愛してる
そうきたか……。正直、全然わからない。男の人って若く見えるっていうしーーそれにしたって、この人は若い。
「23とか……?」
先生はハハッと笑った。「本音かわからないけど、一応ありがとうって言っておくよ」
「えっ、じゃあもっと上ですか?」
「もちろん。26だよ。正確には今年で27だけどね」
ちょっと驚いた。20代後半にはどうやっても見えない。

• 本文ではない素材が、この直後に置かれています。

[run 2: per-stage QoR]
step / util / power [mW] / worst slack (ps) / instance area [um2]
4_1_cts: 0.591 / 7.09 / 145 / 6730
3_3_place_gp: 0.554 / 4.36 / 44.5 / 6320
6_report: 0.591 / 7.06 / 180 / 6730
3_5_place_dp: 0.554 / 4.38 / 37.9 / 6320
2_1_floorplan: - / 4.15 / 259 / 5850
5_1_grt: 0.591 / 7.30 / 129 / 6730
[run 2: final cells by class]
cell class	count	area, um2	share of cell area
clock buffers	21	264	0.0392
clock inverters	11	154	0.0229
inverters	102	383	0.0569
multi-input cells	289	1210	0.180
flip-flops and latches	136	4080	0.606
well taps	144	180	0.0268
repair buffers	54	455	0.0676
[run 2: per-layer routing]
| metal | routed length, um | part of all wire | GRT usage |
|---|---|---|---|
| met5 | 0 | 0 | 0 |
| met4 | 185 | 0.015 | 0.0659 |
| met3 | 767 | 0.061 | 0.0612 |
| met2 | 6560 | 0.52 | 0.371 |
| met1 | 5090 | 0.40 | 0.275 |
**config.mk**
```make
export PLATFORM = sky130hd
export DESIGN_NAME = mtk_front
export DESIGN_NICKNAME = d
export VERILOG_FILES = /design/src/design/mtk_pkg.sv /design/src/design/mtk_front.sv
export SDC_FILE = /design/constraint.sdc
export NUM_CORES = 1
export LEC_CHECK = 0
export BUFFER_PORTS_ARGS = -buffer_cell sky130_fd_sc_hd__buf_2
export CORE_MARGIN = 2
export CORE_UTILIZATION = 45
export CTS_BUF_LIST = sky130_fd_sc_hd__clkbuf_8
export DETAILED_ROUTE_END_ITERATION = 7
export HOLD_SLACK_MARGIN = 0.1
export PLACE_DENSITY = 0.78
export SLEW_MARGIN = 30
export SYNTH_ARGS = -nofsm -noshare
export SYNTH_HDL_FRONTEND = slang
export SYNTH_SLANG_ARGS = --single-unit
```
**constraint.sdc**
```tcl
create_clock -name i_clk -period 4.6 [get_ports i_clk]
set_input_delay 0.92 -clock i_clk [delete_from_list [all_inputs] [get_ports i_clk]]
set_output_delay 0.92 -clock i_clk [all_outputs]
set_load 0.03 [all_outputs]
```
**src/design/mtk_pkg.sv**
```systemverilog
// Package with shared types, constants and the Morse code table for the tone keyer.
package mtk_pkg;

    localparam logic [1:0] KIND_WRITE   = 2'd0;
    localparam logic [1:0] KIND_TICK    = 2'd1;
    localparam logic [1:0] KIND_RESTART = 2'd2;
    localparam logic [1:0] KIND_NONE    = 2'd3;

    localparam logic [2:0] REG_DOT      = 3'd0;
    localparam logic [2:0] REG_OFFSET   = 3'd1;
    localparam logic [2:0] REG_TRANGE   = 3'd2;
    localparam logic [2:0] REG_TSTEP    = 3'd3;
    localparam logic [2:0] REG_NRANGE   = 3'd4;
    localparam logic [2:0] REG_NSTEP    = 3'd5;
    localparam logic [2:0] REG_MSGLEN   = 3'd6;
    localparam logic [2:0] REG_LOOP     = 3'd7;

    localparam logic [7:0] FIRST_CHAR = 8'h30;
    localparam logic [7:0] LAST_CHAR  = 8'h5A;

    // Queue entry between the front and the back.
    typedef struct packed {
        logic [1:0] kind;
        logic [7:0] addr;
        logic [7:0] value;
    } t_cmd;

    // Table entry: pattern in bits 8..3, length in bits 2..0.
    function automatic logic [8:0] code_lookup(input logic [5:0] idx);
        logic [8:0] e;
        begin
            case (idx)
                6'd0:  e = {6'h1F, 3'd5};
                6'd1:  e = {6'h1E, 3'd5};
                6'd2:  e = {6'h1C, 3'd5};
                6'd3:  e = {6'h18, 3'd5};
                6'd4:  e = {6'h10, 3'd5};
                6'd5:  e = {6'h00, 3'd5};
                6'd6:  e = {6'h01, 3'd5};
                6'd7:  e = {6'h03, 3'd5};
                6'd8:  e = {6'h07, 3'd5};
                6'd9:  e = {6'h0F, 3'd5};
                6'd10: e = {6'h07, 3'd6};
                6'd13: e = {6'h11, 3'd5};
                6'd15: e = {6'h0C, 3'd6};
                6'd16: e = {6'h16, 3'd6};
                6'd17: e = {6'h02, 3'd2};
                6'd18: e = {6'h01, 3'd4};
                6'd19: e = {6'h05, 3'd4};
                6'd20: e = {6'h01, 3'd3};
                6'd21: e = {6'h00, 3'd1};
                6'd22: e = {6'h04, 3'd4};
                6'd23: e = {6'h03, 3'd3};
                6'd24: e = {6'h00, 3'd4};
                6'd25: e = {6'h00, 3'd2};
                6'd26: e = {6'h0E, 3'd4};
                6'd27: e = {6'h05, 3'd3};
                6'd28: e = {6'h02, 3'd4};
                6'd29: e = {6'h03, 3'd2};
                6'd30: e = {6'h01, 3'd2};
                6'd31: e = {6'h07, 3'd3};
                6'd32: e = {6'h06, 3'd4};
                6'd33: e = {6'h0B, 3'd4};
                6'd34: e = {6'h02, 3'd3};
                6'd35: e = {6'h00, 3'd3};
                6'd36: e = {6'h01, 3'd1};
                6'd37: e = {6'h04, 3'd3};
                6'd38: e = {6'h08, 3'd4};
                6'd39: e = {6'h06, 3'd3};
                6'd40: e = {6'h09, 3'd4};
                6'd41: e = {6'h0D, 3'd4};
                6'd42: e = {6'h03, 3'd4};
                default: e = 9'd0;
            endcase
            return e;
        end
    endfunction

endpackage

```
**src/design/mtk_front.sv**
```systemverilog
// Front end: takes input beats and pushes them into a short command queue.
module mtk_front (
    input  logic           i_clk,
    input  logic           i_rst_n,
    input  logic           i_valid,
    output logic           o_ready,
    input  logic [1:0]     i_kind,
    input  logic [7:0]     i_char_addr,
    input  logic [7:0]     i_char_value,
    output logic           o_cmd_valid,
    input  logic           i_cmd_ready,
    output mtk_pkg::t_cmd  o_cmd
);
    import mtk_pkg::*;

    t_cmd       r_q [2];
    logic       r_wp, r_rp;
    logic [1:0] r_cnt;
    logic       push, pop;

    // Unused kind codes are dropped here and never reach the back end.
    assign o_ready     = (r_cnt != 2'd2);
    assign push        = i_valid && o_ready && (i_kind != KIND_NONE);
    assign o_cmd_valid = (r_cnt != 2'd0);
    assign pop         = o_cmd_valid && i_cmd_ready;
    assign o_cmd       = r_q[r_rp];

    always_ff @(posedge i_clk) begin
        if (push) begin
            r_q[r_wp] <= '{kind: i_kind, addr: i_char_addr, value: i_char_value};
        end
        if (!i_rst_n) begin
            r_wp  <= 1'b0;
            r_rp  <= 1'b0;
            r_cnt <= 2'd0;
        end else begin
            if (push) r_wp <= ~r_wp;
            if (pop)  r_rp <= ~r_rp;
            r_cnt <= r_cnt + {1'b0, push} - {1'b0, pop};
        end
    end
endmodule

```
* Word level (Yosys, flattened, before mapping)
Memories as Yosys holds them, arrays and structs flattened. A register that Yosys moved wholly into a read port is not among the register bits.
Index checks and enable logic that the tools add are counted.
** Word-level totals
- Input bits :: 22
- Memories :: 1
- Bits in registers :: 4
- RAM bits :: 36
** Cells by class
- Bitwise gates (word level) :: 2
- Multiplexer cells :: 4
- $add $sub $neg :: 2
- Eq/ne operators :: 2
- Reductions and logical operators :: 4
** Memories
- r_q :: depth 2, bits a word 18, rd ports 1, clocked after memory_dff 1, wr ports 1, line mtk_front.sv:16 : t_cmd r_q [2];
** Operator list (number)
- $mux W1 :: 4
- $ne A2 B2 Y1 const B :: 2
- $logic_and A1 B1 Y1 :: 3
- $add A2 B1 Y2 :: 1
- $not A1 Y1 :: 2
- $reduce_bool A2 Y1 :: 1
- $sub A2 B1 Y2 :: 1

* Logic depth before layout (Yosys ltp)
Gate-level depths: netlist of the first run.
- Word-level depth :: 5
- Mapped depth :: 8
- Depth with buffers taken out :: 8

* Worst setup path before layout of the first run
Ideal clock, no wire load.
- Kind :: input to register
- Start :: in i_kind[0]
- End :: mem r_q[0][0] (netlist bit) (enable)
- Required time :: 4.207 ns
- Arrival time :: 1.924 ns
- Buffers on the path :: 0
- Slack :: 2.284 ns
- Stages :: 3
- Setup time :: 0.393 ns
- Cells stage by stage :: nand2_1 > nand3_1 > nor2_1
** On the way
- Longest elaborated chain between the ends :: 4
** Ends and longest elaborated chain
- start, declared :: line mtk_front.sv:7 : input logic [1:0] i_kind,
- $ne A2 B2 Y1 :: line mtk_front.sv:23 : assign push = i_valid && o_ready && (i_kind != KIND_NONE);
- $logic_and A1 B1 Y1 :: line mtk_front.sv:23
- $mux W1 :: line mtk_front.sv:29 : if (push) begin
- $mux W1 (implied by the code) :: line mtk_front.sv:30 : r_q[r_wp] <= '{kind: i_kind, addr: i_char_addr, value: i_char_value};
- end, declared :: line mtk_front.sv:16
Every way passes these cells.

==> metrics.yaml, run 1 <==
floorplan.initialDensity_pct: 47.40
number_of_global_route_vias_before_repair: 892
leading_cell_types_by_total_area_after_synthesis: "sky130_fd_sc_hd__edfxtp_1 68%, sky130_fd_sc_hd__mux2_4 9.4%, sky130_fd_sc_hd__dfxtp_1 6.3%, sky130_fd_sc_hd__mux2_2 5.7%, sky130_fd_sc_hd__xnor2_1 1.6%"
startpoint_type: "register"
critical_path.reg2reg.startpoint: "r_cnt[0]"
routed_wirelength_mm: 2.352
synthesis.area_um2: 1594
clk_path_buf_depth: 2
wire_per_inst_um: 13.36
port_buffers: 41
antenna_cells_inserted: 0
most-common-layout-cells: "41 x sky130_fd_sc_hd__buf_2, 36 x sky130_fd_sc_hd__edfxtp_1, 10 x sky130_fd_sc_hd__mux2_4"
synth_top_area_cell: "sky130_fd_sc_hd__edfxtp_1"
fp.dieArea_um2: 4034
postRouteAntennaNets: 0
vias: 829
place_hpwl_mm: 1.723
share_of_layout_cells_above_drive_strength_1_pct: 53.85
synthesis.yosys.warnings: 0
firstDrtPassIters: 3
clock-root-buffer: "sky130_fd_sc_hd__clkbuf_8"
ios: 42
multi_input_area_um2: 374.1
timing.final.crit_period_ns: 2.425
clock_transition_at_the_register_clock_pins_on_the_worst_setup_and_hold_paths_after_cts_ns: 0.07
die_height_um: 63.52
run_status: "finished, final reports clean"
grt_setup_unrepaired: "no"
vdd_drop_max_v: 0.0002741
filler_cell_count: 303
antenna_found_initial: 0
worst-slew-pin-transition_ns: 0.5095
worst-r2r-cell-count: 8
drc_errors: 0
hp-start: "r_wp"
sequential_element_share_of_the_synthesized_area_pct: 74.10
clock_skew_ns: 0.002146
leakage_power_figure_nw: 0.7581
synthCells: 82
power_density_nw_per_um2: 527.1
clock_insertion_delay_worst_skew_ns: 0.28
grt_pass1_wl_mm: 3.808
ffs_latches_synth: 41
hold_path_depth: 2
post_cts_setup_buffers: 0
placed_cells: 169
post_cts_hold_buffer_count: 0
mostFrequentLayoutCell: "sky130_fd_sc_hd__buf_2"
nNetsFinal: 154
crit_type: "reg -> out"
max_freq_mhz: 412.4
final_hold_viol_count: 0
final-setup-viol-count: 0
coreArea_um2: 3363
yosys.cell_types.count: 18
vias_per_cell: 4.710
clock-sinks: 41
r2r-end: "r_cnt[1]"
timing_max_transition_violations_final: 0
syn-mean-instance-area_um2: 19.44
cts_resized: 0
total_negative_slack_for_setup_checks_ns: 0
non_filler_instances: 176
worst_setup_end_kind: "output port"
maxSlewHeadroom_pct: 66.03
synth.net_count: 106
sequential_cell_area_um2: 1182
cp_max_fo: 18
die_width_um: 63.52
timing.reg2reg.setup_slack_ns: 2.87
critPathRequiredTime_ns: 3.68
cp.arrival_ns: 1.50
hold_path_class: "reg -> reg"
synth_top_area_share_pct: 67.82
drt_iter0_markers: 26
tritoncts_clock_tree: "built"
finalWeightedCongestion: 0.6456
grt_overflow: 0
cts.htree.levels: 2
std_cell_rows: 21
pin_count_of_the_biggest_net_entering_global_routing: 19
track_usage_pct: 13.33
synthToLayoutAreaGrowth_pct: 20.33
drv_cap: 0
cts_made_buffers: 5
whs_endpoint: "r_wp"
final.period_utilization_pct: 52.71
per-stage QoR:
stage / hold slack [ns] / instance area, um2 / util, % / power, mW / setup WS, ns
after floorplan: 0.4514 / 1594 / - / 0.7560 / 2.284
after global placement: 0.4608 / 1841 / 54.72 / 0.8133 / 2.139
after detailed placement: 0.4862 / 1841 / 54.72 / 0.8259 / 2.110
after CTS: 0.4955 / 1917 / 56.99 / 1.029 / 1.800
after global routing: 0.5160 / 1918 / 57.03 / 1.067 / 2.085
final: 0.4892 / 1918 / 57.03 / 1.011 / 2.175
state kept, by name, summed over array words and instances (netlist names), named ones only:
| register | flops |
|---|---|
| r_cnt | 2 |
| r_q | 36 |
| r_rp | 1 |
| r_wp | 1 |
worst max-delay path, stage by stage, from the launching register on:
cell and delay [ns]:
sky130_fd_sc_hd__dfxtp_2 0.65, sky130_fd_sc_hd__mux2_2 0.40, sky130_fd_sc_hd__buf_2 0.18
where the power goes:
group / total, mW / internal [mW] / leakage (nW) / switching [mW]
Sequential: 0.496 / 0.457 / 0.375 / 0.0395
Combinational: 0.314 / 0.136 / 0.340 / 0.178
Clock: 0.201 / 0.0997 / 0.0428 / 0.101
Total: 1.01 / 0.692 / 0.758 / 0.319
synthesized netlist by cell type:
master / number
sky130_fd_sc_hd__edfxtp_1: 36
sky130_fd_sc_hd__buf_6: 1
sky130_fd_sc_hd__mux2i_1: 1
sky130_fd_sc_hd__nor2b_1: 2
sky130_fd_sc_hd__or2_2: 1
sky130_fd_sc_hd__buf_12: 1
sky130_fd_sc_hd__nand2_1: 3
sky130_fd_sc_hd__nand2b_2: 1
sky130_fd_sc_hd__o21a_2: 1
sky130_fd_sc_hd__mux2_2: 8
sky130_fd_sc_hd__nor2_1: 2
sky130_fd_sc_hd__nand3_1: 1
sky130_fd_sc_hd__dfxtp_1: 5
sky130_fd_sc_hd__inv_1: 2
sky130_fd_sc_hd__xnor2_1: 3
sky130_fd_sc_hd__mux2_4: 10
sky130_fd_sc_hd__and2_1: 2
sky130_fd_sc_hd__ha_1: 2
layout make-up:
class                   count  share of cell area (%)
clock buffers               5                   3.588
clock inverters             2                  0.3914
inverters                   2                  0.3914
multi-input cells          37                   19.50
flip-flops and latches     41                   61.64
well taps                  46                   3.001
repair buffers             43                   11.48
kinds of logic after synthesis:
logic type      share of synthesized area, %
compound gates                        0.5496
xor+xnor                               1.649
fa+ha+maj                              1.570
buf+inv                                2.433
flops                                  74.10
mux                                    15.70
simple gates                           4.003
how the worst max path moves through the flow:
stage / start / depth (start not counted) / endpoint / slack, ns
detailed placement: register / 2 / o_cmd[0] / 2.11
finish: register / 2 / o_cmd[0] / 2.18
global route: register / 2 / o_cmd[0] / 2.09
CTS: register / 2 / o_cmd[0] / 1.80
global placement: register / 2 / o_cmd[0] / 2.14
floorplan: i_kind[0] / 3 / r_q[0][0] / 2.28
metal layers:
layer / up-vias / global-route usage, % / part of all wire [%]
met5: - / 0 / 0
met4: 0 / 7.337 / 2.2
met3: 5 / 6.071 / 7.1
met2: 31 / 22.76 / 52
met1: 393 / 13.41 / 39
li1: 400 / - / -
(Power assumes the default switching activity.)
==> run 2: changes to the inputs <==
- clock period: 4.6 -> 2.32 ns (I/O delays scaled with it)
==> metrics.yaml, run 2 (synthesis results as in run 1) <==
hold_path_depth: 1  # was 2
drc_errors: 0  # unchanged
critPathRequiredTime_ns: 1.86  # was 3.68 ns
run_status: "finished, final reports clean"  # unchanged
final-setup-viol-count: 0  # unchanged
drv_cap: 0  # unchanged
vias: 843  # was 829
grt_overflow: 0  # unchanged
firstDrtPassIters: 3  # unchanged
maxSlewHeadroom_pct: 75.57  # was 66.03%
crit_type: "reg -> out"  # unchanged
vias_per_cell: 4.683  # was 4.710
mostFrequentLayoutCell: "sky130_fd_sc_hd__buf_2"  # unchanged
place_hpwl_mm: 1.793  # was 1.723 mm
worst-r2r-cell-count: 8  # unchanged
power_density_nw_per_um2: 1047  # was 527.1 nW/um2
cp_max_fo: 10  # was 18
worst-slew-pin-transition_ns: 0.3660  # was 0.5095 ns
vdd_drop_max_v: 0.0005929  # was 0.0002741 V
track_usage_pct: 13.17  # was 13.33%
post_cts_setup_buffers: 0  # unchanged
cp.arrival_ns: 1.63  # was 1.50 ns
routed_wirelength_mm: 2.358  # was 2.352 mm
clock_transition_at_the_register_clock_pins_on_the_worst_setup_and_hold_paths_after_cts_ns: 0.07  # about the same
number_of_global_route_vias_before_repair: 870  # was 892
max_freq_mhz: 477.6
die_height_um: 63.52  # unchanged
leakage_power_figure_nw: 0.7736  # was 0.7581 nW
most-common-layout-cells: "41 x sky130_fd_sc_hd__buf_2, 36 x sky130_fd_sc_hd__edfxtp_1, 10 x sky130_fd_sc_hd__mux2_4"  # unchanged
grt_setup_unrepaired: "no"  # unchanged
fp.dieArea_um2: 4034  # unchanged
timing_max_transition_violations_final: 0  # unchanged
die_width_um: 63.52  # unchanged
largest_reg_by_ff_count: "r_q"  # unchanged
total_negative_slack_for_setup_checks_ns: 0  # unchanged
clk_path_buf_depth: 2  # unchanged
cts.htree.levels: 2  # unchanged
floorplan.initialDensity_pct: 47.40  # unchanged
placed_cells: 172  # was 169
drt_iter0_markers: 20  # was 26
coreArea_um2: 3363  # unchanged
dpl_worst_slack_ns: 0.4642  # was 2.110 ns
ios: 42  # unchanged
tritoncts_clock_tree: "built"  # unchanged
finalWeightedCongestion: 0.6181  # was 0.6456
cts_made_buffers: 5  # unchanged
postRouteAntennaNets: 0  # unchanged
port_buffers: 41  # unchanged
std_cell_rows: 21  # unchanged
wire_per_inst_um: 13.10  # was 13.36 um
largest_register_ff_count: 36  # unchanged
clock-sinks: 41  # unchanged
non_filler_instances: 180  # was 176
synthToLayoutAreaGrowth_pct: 21.98  # was 20.33%
final.period_utilization_pct: 90.24
nNetsFinal: 157  # was 154
final_hold_viol_count: 0  # unchanged
clock_insertion_delay_worst_skew_ns: 0.28  # about the same
worst_setup_end_kind: "output port"  # unchanged
post_cts_hold_buffer_count: 0  # unchanged
timing.final.crit_period_ns: 2.094
reg_top3: "r_q: 36 flops, r_cnt: 2 flops"  # unchanged
startpoint_type: "register"  # unchanged
share_of_layout_cells_above_drive_strength_1_pct: 54.48  # was 53.85%
antenna_found_initial: 0  # unchanged
cts_resized: 0  # unchanged
clock-root-buffer: "sky130_fd_sc_hd__clkbuf_8"  # unchanged
grt_pass1_wl_mm: 3.732  # was 3.808 mm
antenna_cells_inserted: 0  # unchanged
final_critical_path_setup_slack_ns: 0.2264  # was 2.175 ns
hold_path_class: "in -> reg"  # was reg -> reg
filler_cell_count: 297  # was 303
pin_count_of_the_biggest_net_entering_global_routing: 13  # was 19
clock_skew_ns: 0.003219  # was 0.002146 ns
[run 2: changes by cell type in the layout (fill, tap and decap cells not counted)]
| cell | change |
|---|---|
| sky130_fd_sc_hd__buf_4 | +3 |
| sky130_fd_sc_hd__clkinv_1 | +1 |
| sky130_fd_sc_hd__clkinv_2 | +1 |
| sky130_fd_sc_hd__dfxtp_1 | +1 |
| sky130_fd_sc_hd__dfxtp_2 | -1 |
| sky130_fd_sc_hd__inv_1 | -1 |
[run 2: routing by layer]
metal / global-route usage (%) / routed length (um) / vias to the layer above / part of all wire, %
met4: 8.967 / 47 / 0 / 2.0
met2: 23.55 / 1244 / 31 / 53
met5: 0 / 0 / - / 0
met3: 4.643 / 160 / 4 / 6.8
li1: - / - / 405 / -
met1: 12.44 / 905 / 403 / 38
[run 2: report_power, final]
part	total, mW	internal (mW)	switching, mW
registers	0.951	0.904	0.0476
clock network	0.415	0.202	0.213
logic	0.669	0.283	0.386
[run 2: through the flow]
step / util [%] / instance area, um2 / hold WS [ns] / total power [mW]
after floorplan: - / 1594 / 0.4514 / 1.499
after global placement: 55.39 / 1863 / 0.4647 / 1.626
after detailed placement: 55.39 / 1863 / 0.4730 / 1.647
after CTS: 57.81 / 1944 / 0.3579 / 2.064
after global routing: 57.81 / 1944 / 0.3542 / 2.139
final: 57.81 / 1944 / 0.3676 / 2.036
[run 2: final timing paths]
kind / startpoint / end / slack (ns)
worst max-delay path: register / o_cmd[12] / 0.23
worst min-delay path: i_char_value[3] / r_q[1][3] / 0.37
worst min register to register: r_wp / r_wp / 0.48
worst max register to register: r_cnt[0] / r_cnt[1] / 0.60
[run 2: final cells by class]
| cell class | instances | area, um2 | area share [%] |
|---|---|---|---|
| tap | 46 | 57.56 | 2.960 |
| sequential | 41 | 1181 | 60.75 |
| inverter | 2 | 7.507 | 0.3861 |
| multi-input combinational | 37 | 374.1 | 19.24 |
| clock buffer | 5 | 68.82 | 3.539 |
| clock inverter | 3 | 12.51 | 0.6435 |
| timing repair buffer | 46 | 242.7 | 12.48 |
[run 2: worst max-delay path, cell delays in order (launching register included)]
cell,delay [ns]
sky130_fd_sc_hd__dfxtp_1,0.54
sky130_fd_sc_hd__buf_4,0.31
sky130_fd_sc_hd__mux2_4,0.33
sky130_fd_sc_hd__buf_2,0.18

なんなら20歳といっても通用するはずだ。
顔のつくりが綺麗だからだろうか?それに肌質も良い。
「先生、全然若く見えますよ。生徒でも通じるんじゃないですか?」
本心だったが、先生はブッと噴き出して頭を垂れた。
「そこまで言われると、逆に信憑性がないよ」
「……本当なのに」
「そう?」先生は笑っている。「ありがとう」
――やっぱり不思議だ。さっきから自分がすごく穏やかな気持ちになっていくのがわかる。なんでだろう、先生との会話がそうさせているんだろうか。別にたわいもない話なのに。
初めて会った人にこんな感情を抱く自分が不思議でしょうがなかった。
「最初はわからない事もあっていろいろ大変かもしれないけど、まわりに聞くといいよ。もちろん、僕にもね」
「……ありがとうございます」
「じゃあまた」
いつの間にかトイレの前に来ていて、先生は私の肩をポンポンと叩くと1人廊下の向こうへと歩いていった。
――っていうか、トイレに行くって知ってたんだ。
教室のドアに隠れて聞き耳を立てている先生を想像して、笑みがこぼれた。
もっと話したい。ーーそう思った。